This is the project from my class to predict whether a review from IMDb is positive or negative using ML logistic regression, and select the best algorithm based on AUC among Ridge, Lasso and Elastic-net.
Dataset Summary
The dataset of 25,000 movies reviews from IMDB, labeled by sentiment (positive/negative). Reviews have been preprocessed, and each review is encoded as a sequence of word indexes (integers). For convenience, words are indexed by overall frequency in the dataset, so that for instance the integer "3" encodes the 3rd most frequent word in the data. This allows for quick filtering operations such as: "only consider the top 10,000 most common words, but eliminate the top 10 most common words". In this project we set number of words to 2500, which means the model has 2500 features.
For example, below is a positive review from dataset (the top 10 most common words are replaced by question mark):
? portrays ? day ? day ? reality ? ? on ? ? ? ? old west outstanding acting by both ? actors ? doesn't even feel like ? movie you feel like you're there animal ? should ? many scenes are obviously not just realistic they are real.
How it works
Logistic Regression is a Machine Learning algorithm which is used for the classification problems, it is a predictive analysis algorithm and based on the concept of probability. We can call a Logistic Regression a Linear Regression model, but the Logistic Regression uses a more complex cost function.
Introduction to Logistic Regression
Three different algorithms in this project have different cost functions. I will use histogram plot that created by Ridge algorithm to illustrate how logistic regression works to do classification job.

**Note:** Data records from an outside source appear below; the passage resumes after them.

File: src/rtl/obp_step.sv
// ----------------------------------------------------------------------------
// obp_step
// Combinational per-beat update: keyword match, decimal size accumulation
// with overflow check, payload countdown and end-of-buffer verdict.
// ----------------------------------------------------------------------------
module obp_step #(
    parameter int LEN_WIDTH = 32
) (
    input  obp_pkg::state_t        st,
    input  logic [LEN_WIDTH-1:0]   acc,
    input  logic [LEN_WIDTH-1:0]   rem,
    input  logic [7:0]             data_byte,
    input  logic                   last_byte,
    output obp_pkg::state_t        st_next,
    output logic [LEN_WIDTH-1:0]   acc_next,
    output logic [LEN_WIDTH-1:0]   rem_next,
    output obp_pkg::res_t          res
);

    logic                 is_digit;
    logic [3:0]           digit;
    logic [LEN_WIDTH+3:0] acc_x10;
    logic                 ovf;
    logic [LEN_WIDTH-1:0] rem_dec;
    logic                 hit;
    logic [1:0]           hit_idx;
    logic [3:0]           cand_upd;
    obp_pkg::state_t      st_upd;
    logic [LEN_WIDTH-1:0] acc_upd;
    logic [LEN_WIDTH-1:0] rem_upd;
    obp_pkg::kind_t       kind;

    assign is_digit = (data_byte >= obp_pkg::CHAR_ZERO) && (data_byte <= obp_pkg::CHAR_NINE);
    assign digit    = 4'(data_byte - obp_pkg::CHAR_ZERO);
    // acc*10 + d as shift-add; any bit at LEN_WIDTH or above means overflow
    assign acc_x10  = ({4'd0, acc} << 3) + ({4'd0, acc} << 1) + (LEN_WIDTH+4)'(digit);
    assign ovf      = |acc_x10[LEN_WIDTH+3:LEN_WIDTH];
    assign rem_dec  = rem - LEN_WIDTH'(1);

    // first live candidate whose length equals the bytes seen
    always_comb begin
        hit     = 1'b0;
        hit_idx = 2'd0;
        for (int i = obp_pkg::NUM_KW - 1; i >= 0; i--) begin
            if (st.kw_cand[i] && (obp_pkg::KW_LEN[i] == st.kw_pos)) begin
                hit     = 1'b1;
                hit_idx = 2'(i);
            end
        end
    end

    always_comb begin
        cand_upd = st.kw_cand;
        for (int i = 0; i < obp_pkg::NUM_KW; i++) begin
            if ((st.kw_pos >= obp_pkg::KW_LEN[i]) ||
                (obp_pkg::KW_TEXT[i][st.kw_pos] != data_byte)) begin
                cand_upd[i] = 1'b0;
            end
        end
    end

    always_comb begin
        st_upd  = st;
        acc_upd = acc;
        rem_upd = rem;
        kind    = obp_pkg::KIND_HEADER;

        unique case (st.phase)
            obp_pkg::PH_KEYWORD: begin
                if (data_byte == obp_pkg::CHAR_SPACE) begin
                    if (hit) begin
                        st_upd.type_code = hit_idx;
                        st_upd.phase     = obp_pkg::PH_SIZE;
                    end else begin
                        st_upd.phase = obp_pkg::PH_ERROR;
                        st_upd.err   = obp_pkg::STAT_BAD_TYPE;
                        kind         = obp_pkg::KIND_ERROR;
                    end
                end else begin
                    st_upd.kw_cand = cand_upd;
                    if (st.kw_pos != obp_pkg::KW_POS_MAX) begin
                        st_upd.kw_pos = st.kw_pos + 3'd1;
                    end
                    if (cand_upd == 4'd0) begin
                        st_upd.phase = obp_pkg::PH_ERROR;
                        st_upd.err   = obp_pkg::STAT_BAD_TYPE;
                        kind         = obp_pkg::KIND_ERROR;
                    end
                end
            end
            obp_pkg::PH_SIZE: begin
                if (is_digit) begin
                    if (ovf) begin
                        st_upd.phase = obp_pkg::PH_ERROR;
                        st_upd.err   = obp_pkg::STAT_OVERFLOW;
                        kind         = obp_pkg::KIND_ERROR;
                    end else begin
                        acc_upd           = acc_x10[LEN_WIDTH-1:0];
                        st_upd.digit_seen = 1'b1;
                    end
                end else if (data_byte == obp_pkg::CHAR_NUL) begin
                    if (!st.digit_seen) begin
                        st_upd.phase = obp_pkg::PH_ERROR;
                        st_upd.err   = obp_pkg::STAT_BAD_SIZE;
                        kind         = obp_pkg::KIND_ERROR;
                    end else begin
                        rem_upd      = acc;
                        st_upd.phase = (acc != '0) ? obp_pkg::PH_PAYLOAD : obp_pkg::PH_TRAIL;
                    end
                end else begin
                    st_upd.phase = obp_pkg::PH_ERROR;
                    st_upd.err   = obp_pkg::STAT_BAD_SIZE;
                    kind         = obp_pkg::KIND_ERROR;
                end
            end
            obp_pkg::PH_PAYLOAD: begin
                kind    = obp_pkg::KIND_PAYLOAD;
                rem_upd = rem_dec;
                if (rem_dec == '0) begin
                    st_upd.phase = obp_pkg::PH_TRAIL;
                end
            end
            obp_pkg::PH_TRAIL: begin
                kind = obp_pkg::KIND_TRAIL;
            end
            default: begin
                kind = obp_pkg::KIND_ERROR;
            end
        endcase

        // end of buffer: unfinished phases turn into their error
        if (last_byte) begin
            priority case (st_upd.phase)
                obp_pkg::PH_KEYWORD: st_upd.err = obp_pkg::STAT_BAD_TYPE;
                obp_pkg::PH_SIZE:    st_upd.err = obp_pkg::STAT_NO_NUL;
                obp_pkg::PH_PAYLOAD: st_upd.err = obp_pkg::STAT_TRUNC;
                default:             st_upd.err = st_upd.err;
            endcase
        end

        res.kind     = kind;
        res.pdata    = (kind == obp_pkg::KIND_PAYLOAD) ? data_byte : 8'd0;
        res.otype    = st_upd.type_code;
        res.size     = 32'(acc_upd);
        res.finished = last_byte;
        res.status   = last_byte ? st_upd.err : obp_pkg::STAT_OK;

        if (last_byte) begin
            st_next  = obp_pkg::STATE_RESET;
            acc_next = '0;
            rem_next = '0;
        end else begin
            st_next  = st_upd;
            acc_next = acc_upd;
            rem_next = rem_upd;
        end
    end

endmodule
==> src/rtl/wrp_pkg.sv <==
// Package for the weighted random pick block: transaction structs, codes,
// controller state and the command/status bundles between controller and datapath.
// Depends on nothing; every other file of the block imports it.
`default_nettype none

package wrp_pkg;

  // Field widths fixed by the interface
  localparam int ACTION_W = 2;
  localparam int SLOT_W   = 6;
  localparam int WEIGHT_W = 16;
  localparam int FRAC_W   = 16;
  localparam int STATUS_W = 2;
  localparam int TOTAL_W  = 22;
  localparam int CFG_W    = 7;

  // Defaults for the top-level parameters
  localparam int DEF_MAX_WEIGHTS = 64;
  localparam int DEF_WEIGHT_BITS = 16;

  // Reset value of weights_in_use
  localparam logic [CFG_W-1:0] WIU_RESET = CFG_W'(64);

  typedef enum logic [ACTION_W-1:0] {
    ACT_CLEAR   = 2'd0,
    ACT_WRITE   = 2'd1,
    ACT_REBUILD = 2'd2,
    ACT_PICK    = 2'd3
  } action_t;

  typedef enum logic [STATUS_W-1:0] {
    STAT_DONE   = 2'd0,
    STAT_PICKED = 2'd1,
    STAT_NONE   = 2'd2
  } status_t;

  typedef struct packed {
    action_t             action;
    logic [SLOT_W-1:0]   slot;
    logic [WEIGHT_W-1:0] weight;
    logic [FRAC_W-1:0]   random_fraction;
  } in_t;

  typedef struct packed {
    status_t            status;
    logic [SLOT_W-1:0]  picked_slot;
    logic [TOTAL_W-1:0] total;
  } out_t;

  typedef enum logic [3:0] {
    S_RESET_CLR,
    S_IDLE,
    S_DECODE,
    S_CLEAR,
    S_WRITE,
    S_RB_READ,
    S_RB_ACC,
    S_SRCH_READ,
    S_SRCH_CMP,
    S_SLOT_TAKE,
    S_FINISH
  } state_t;

  // Controller to datapath
  typedef struct packed {
    logic item_load;
    logic clr_start;
    logic clr_step;
    logic wr_weight;
    logic rb_start;
    logic rb_acc;
    logic rb_commit;
    logic pick_start;
    logic srch_cmp;
    logic slot_take;
    logic out_load;
  } cmd_t;

  // Datapath to controller
  typedef struct packed {
    action_t action;
    logic    clr_last;
    logic    rb_done;
    logic    no_positive;
    logic    srch_done;
    logic    out_busy;
  } stat_t;

endpackage

`default_nettype wire

==> src/rtl/wrp_ctrl.sv <==
// Controller of the weighted random pick block: sequences clear sweeps,
// writes, rebuild walks and the binary search. Uses wrp_pkg.
`default_nettype none

module wrp_ctrl (
  input  wire logic           clk,
  input  wire logic           rst,
  input  wire logic           in_valid,
  output logic                in_ready,
  input  wire wrp_pkg::stat_t stat,
  output wrp_pkg::cmd_t       cmd
);
  import wrp_pkg::*;

  state_t state;
  state_t state_next;

  always_ff @(posedge clk) begin
    if (rst) begin
      state <= S_RESET_CLR;
    end else begin
      state <= state_next;
    end
  end

  always_comb begin
    state_next = state;
    unique case (state)
      S_RESET_CLR: if (stat.clr_last) state_next = S_IDLE;
      S_IDLE:      if (in_valid) state_next = S_DECODE;
      S_DECODE: begin
        unique case (stat.action)
          ACT_CLEAR:   state_next = S_CLEAR;
          ACT_WRITE:   state_next = S_WRITE;
          ACT_REBUILD: state_next = S_RB_READ;
          ACT_PICK:    state_next = stat.no_positive ? S_FINISH : S_SRCH_READ;
          default:     state_next = S_FINISH;
        endcase
      end
      S_CLEAR:     if (stat.clr_last) state_next = S_FINISH;
      S_WRITE:     state_next = S_FINISH;
      S_RB_READ:   state_next = stat.rb_done ? S_FINISH : S_RB_ACC;
      S_RB_ACC:    state_next = S_RB_READ;
      S_SRCH_READ: state_next = stat.srch_done ? S_SLOT_TAKE : S_SRCH_CMP;
      S_SRCH_CMP:  state_next = S_SRCH_READ;
      S_SLOT_TAKE: state_next = S_FINISH;
      S_FINISH:    if (!stat.out_busy) state_next = S_IDLE;
      default:     state_next = S_IDLE;
    endcase
  end

  always_comb begin
    cmd      = '0;
    in_ready = 1'b0;
    unique case (state)
      S_RESET_CLR: cmd.clr_step = 1'b1;
      S_IDLE: begin
        in_ready      = 1'b1;
        cmd.item_load = in_valid;
      end
      S_DECODE: begin
        cmd.clr_start  = (stat.action == ACT_CLEAR);
        cmd.rb_start   = (stat.action == ACT_REBUILD);
        cmd.pick_start = (stat.action == ACT_PICK) && !stat.no_positive;
      end
      S_CLEAR:     cmd.clr_step  = 1'b1;
      S_WRITE:     cmd.wr_weight = 1'b1;
      S_RB_READ:   cmd.rb_commit = stat.rb_done;
      S_RB_ACC:    cmd.rb_acc    = 1'b1;
      S_SRCH_READ: ;
      S_SRCH_CMP:  cmd.srch_cmp  = 1'b1;
      S_SLOT_TAKE: cmd.slot_take = 1'b1;
      S_FINISH:    cmd.out_load  = !stat.out_busy;
      default:     ;
    endcase
  end

endmodule

`default_nettype wire

==> src/rtl/wrp_dp.sv <==
// Datapath of the weighted random pick block: weight memory, cumulative-sum
// memories, scaling multiplier, search bounds and the result register. Uses wrp_pkg.
`default_nettype none

module wrp_dp #(
  parameter int MAX_WEIGHTS = wrp_pkg::DEF_MAX_WEIGHTS,
  parameter int WEIGHT_BITS = wrp_pkg::DEF_WEIGHT_BITS
) (
  input  wire logic                      clk,
  input  wire logic                      rst,
  input  wire wrp_pkg::in_t              in_data,
  input  wire logic                      cfg_wr_en,
  input  wire logic [wrp_pkg::CFG_W-1:0] cfg_wr_data,
  input  wire logic                      out_ready,
  output logic                           out_valid,
  output wrp_pkg::out_t                  out_data,
  input  wire wrp_pkg::cmd_t             cmd,
  output wrp_pkg::stat_t                 stat
);
  import wrp_pkg::*;

  localparam int IDX_W = (MAX_WEIGHTS > 1) ? $clog2(MAX_WEIGHTS) : 1;
  localparam int CNT_W = $clog2(MAX_WEIGHTS + 1);
  localparam int TOT_W = WEIGHT_BITS + IDX_W;
  localparam int CMP_W = (CNT_W > CFG_W) ? CNT_W : CFG_W;

  // memories
  logic [WEIGHT_BITS-1:0] weight_mem   [MAX_WEIGHTS];
  logic [TOT_W-1:0]       cum_sum_mem  [MAX_WEIGHTS];
  logic [IDX_W-1:0]       cum_slot_mem [MAX_WEIGHTS];
  logic [WEIGHT_BITS-1:0] weight_rd;
  logic [TOT_W-1:0]       cum_sum_rd;
  logic [IDX_W-1:0]       cum_slot_rd;

  // registers
  in_t                    item;
  logic [CFG_W-1:0]       weights_in_use;
  logic [CNT_W-1:0]       idx;
  logic [CNT_W-1:0]       k;
  logic [TOT_W-1:0]       run;
  logic [CNT_W-1:0]       positive_count;
  logic [TOT_W-1:0]       total_sum;
  logic [TOT_W-1:0]       scaled;
  logic [IDX_W-1:0]       lo;
  logic [IDX_W-1:0]       hi;
  logic [IDX_W-1:0]       res_slot;

  logic [CMP_W-1:0]          wiu_ext;
  logic [CNT_W-1:0]          n_use;
  logic [IDX_W:0]            mid_sum;
  logic [IDX_W-1:0]          mid;
  logic [TOT_W-1:0]          run_next;
  logic [FRAC_W+TOT_W-1:0]   product;
  logic                      slot_ok;
  status_t                   res_status;

  assign wiu_ext  = CMP_W'(weights_in_use);
  assign n_use    = (wiu_ext > CMP_W'(MAX_WEIGHTS)) ? CNT_W'(MAX_WEIGHTS) : CNT_W'(wiu_ext);
  assign mid_sum  = {1'b0, lo} + {1'b0, hi};
  assign mid      = mid_sum[IDX_W:1];
  assign run_next = run + TOT_W'(weight_rd);
  assign product  = (FRAC_W+TOT_W)'(item.random_fraction) * (FRAC_W+TOT_W)'(total_sum);
  assign slot_ok  = (32'(item.slot) < 32'(MAX_WEIGHTS));

  // weight memory: one write port shared by the clear sweep and writes
  always_ff @(posedge clk) begin
    if (cmd.clr_step) begin
      weight_mem[idx[IDX_W-1:0]] <= '0;
    end else if (cmd.wr_weight && slot_ok) begin
      weight_mem[IDX_W'(item.slot)] <= WEIGHT_BITS'(item.weight);
    end
    weight_rd <= weight_mem[idx[IDX_W-1:0]];
  end

  // cumulative list, written by the rebuild walk, read at the search midpoint
  always_ff @(posedge clk) begin
    if (cmd.rb_acc && (weight_rd != '0)) begin
      cum_sum_mem[k[IDX_W-1:0]]  <= run_next;
      cum_slot_mem[k[IDX_W-1:0]] <= idx[IDX_W-1:0];
    end
    cum_sum_rd  <= cum_sum_mem[mid];
    cum_slot_rd <= cum_slot_mem[mid];
  end

  // control-side registers
  always_ff @(posedge clk) begin
    if (rst) begin
      weights_in_use <= WIU_RESET;
      idx            <= '0;
      positive_count <= '0;
      total_sum      <= '0;
      out_valid      <= 1'b0;
    end else begin
      if (cfg_wr_en) weights_in_use <= cfg_wr_data;

      if (cmd.clr_start || cmd.rb_start) begin
        idx <= '0;
      end else if (cmd.clr_step || cmd.rb_acc) begin
        idx <= idx + CNT_W'(1);
      end

      if (cmd.clr_start) begin
        positive_count <= '0;
        total_sum      <= '0;
      end else if (cmd.rb_commit) begin
        positive_count <= k;
        total_sum      <= run;
      end

      if (cmd.out_load) begin
        out_valid <= 1'b1;
      end else if (out_ready) begin
        out_valid <= 1'b0;
      end
    end
  end

  // payload registers
  always_ff @(posedge clk) begin
    if (cmd.item_load) begin
      item     <= in_data;
      res_slot <= '0;
    end
    if (cmd.rb_start) begin
      k   <= '0;
      run <= '0;
    end else if (cmd.rb_acc && (weight_rd != '0)) begin
      k   <= k + CNT_W'(1);
      run <= run_next;
    end
    if (cmd.pick_start) begin
      scaled <= product[FRAC_W +: TOT_W];
      lo     <= '0;
      hi     <= IDX_W'(positive_count - CNT_W'(1));
    end else if (cmd.srch_cmp) begin
      if (cum_sum_rd > scaled) begin
        hi <= mid;
      end else begin
        lo <= mid + IDX_W'(1);
      end
    end
    if (cmd.slot_take) res_slot <= cum_slot_rd;
    if (cmd.out_load) begin
      out_data.status      <= res_status;
      out_data.picked_slot <= SLOT_W'(res_slot);
      out_data.total       <= TOTAL_W'(total_sum);
    end
  end

  always_comb begin
    priority if (item.action != ACT_PICK) begin
      res_status = STAT_DONE;
    end else if (positive_count == '0) begin
      res_status = STAT_NONE;
    end else begin
      res_status = STAT_PICKED;
    end
  end

  assign stat.action      = item.action;
  assign stat.clr_last    = (idx == CNT_W'(MAX_WEIGHTS - 1));
  assign stat.rb_done     = (idx == n_use);
  assign stat.no_positive = (positive_count == '0);
  assign stat.srch_done   = (lo == hi);
  assign stat.out_busy    = out_valid && !out_ready;

endmodule

`default_nettype wire

==> src/rtl/weighted_random_pick.sv <==
// Throughput: one transaction at a time; the next is accepted once the result is
// registered, and the result is held back while the previous one is not yet taken.
// Rate is set by the single read port of each memory (walk and search).
// Reset (synchronous, active high): a pass zeroing every entry of the weight memory
// with in_ready low; weights_in_use resets to 64, total and count to zero.
`default_nettype none

// Top level of the weighted random pick block: roulette-wheel selection over
// cumulative weights. Instantiates wrp_ctrl and wrp_dp; uses wrp_pkg.
module weighted_random_pick #(
  parameter int MAX_WEIGHTS = wrp_pkg::DEF_MAX_WEIGHTS,
  parameter int WEIGHT_BITS = wrp_pkg::DEF_WEIGHT_BITS
) (
  input  wire logic                      clk,
  input  wire logic                      rst,
  input  wire logic                      in_valid,
  output logic                           in_ready,
  input  wire wrp_pkg::in_t              in_data,
  output logic                           out_valid,
  input  wire logic                      out_ready,
  output wrp_pkg::out_t                  out_data,
  input  wire logic                      cfg_wr_en,
  input  wire logic [wrp_pkg::CFG_W-1:0] cfg_wr_data
);
  import wrp_pkg::*;

  // Controller and datapath talk only through these two bundles.
  cmd_t  cmd;
  stat_t stat;

  // The controller owns the sequencing:
  //  - clear sweeps the weight memory one entry a cycle and zeroes total/count;
  //  - rebuild walks the active slots, a read and an accumulate state per slot,
  //    appending each positive weight's running sum and slot to the list;
  //  - pick scales the fraction by the total in one multiply, then bisects
  //    the list (read, compare per step) and reads the slot at the final bound.
  //    A single positive weight collapses to a zero-step search of entry 0.
  wrp_ctrl u_ctrl (
    .clk      (clk),
    .rst      (rst),
    .in_valid (in_valid),
    .in_ready (in_ready),
    .stat     (stat),
    .cmd      (cmd)
  );

  // The datapath holds the memories, the transaction register and the
  // result register, which frees the controller once the result is loaded.
  wrp_dp #(
    .MAX_WEIGHTS (MAX_WEIGHTS),
    .WEIGHT_BITS (WEIGHT_BITS)
  ) u_dp (
    .clk         (clk),
    .rst         (rst),
    .in_data     (in_data),
    .cfg_wr_en   (cfg_wr_en),
    .cfg_wr_data (cfg_wr_data),
    .out_ready   (out_ready),
    .out_valid   (out_valid),
    .out_data    (out_data),
    .cmd         (cmd),
    .stat        (stat)
  );

endmodule

`default_nettype wire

The output of the Logistic Regression is between 0 and 1. But as the plot shown above, the values in X axis are not in that range, because Logistic Regression will do one more step which is exponential transformation to transform the value into range 0,1. (Detail formula). The histogram plot divides review into three groups in different colors and is divided by 0. Say the threshold of Logistic Regression is 0.5, but it’s not always is 0.5, it depends on if the dataset is balance or not. If the value of a review is larger than 0, after exponential transformation, the Logistic Regression output will larger than 0.5, we classify this review as positive, on the contrary, if the value of a review is less than 0, the Logistic Regression output will less than 0.5, we classify this review as negative. The histogram around value 0, which also means Logistic Regression output is near 0.5, indicates those review is hard for computer to classify.
Model Selection
We use 10-fold cross-validation to tune the best parameter of each model and select one model with the best performance based on AUC value.
From the ROC curve plots, those three models’ performances are pretty good on predicting test dataset and it’s hard to identify which one is the best model only according to AUC values. We will discuss more criterions when selecting a suitable model for a project in Taiwan Bankruptcy, for example, time consuming, random sampling error.
Top 5 words of reviews
Even thought performances are similar, the importance of words for each model to classify sentiments are slightly different.
Ridge
From positive reviews:
gem noir captures wonderfully refreshing
From negative reviews:
worst unfunny disappointment lousy waste
Lasso
From positive reviews:
7 refreshing wonderfully captures noir
From negative reviews:
worst waste poorly badly lousy
Elastic-net
From positive reviews:
prince refreshing captures wonderfully noir
From negative reviews:
poorly lousy worst disappointment badly
Summary
As for now, we can not decide which algorithm performs better than the other two only considering ROC curve, their AUC values all look very good in training and testing datasets. However, when you consider model complexicy and time consuming of running code, Ridge regression usually takes less time but more complexicy, Lasso regression takes longer and less model complexicy, Elastic-net regression are between these two. In the Taiwan Bankruptcy project, we will go deep into complexicy trade-off and discuss in what kind of situation, time matters more than model complexity or the opposite. But we can know that Logistic Regression model is very suitable here to predict sentiment of movie reviews of IMDb The top 5 words show the importances of features, when model predicts a review, those words will have more contribution to classify positive or negative.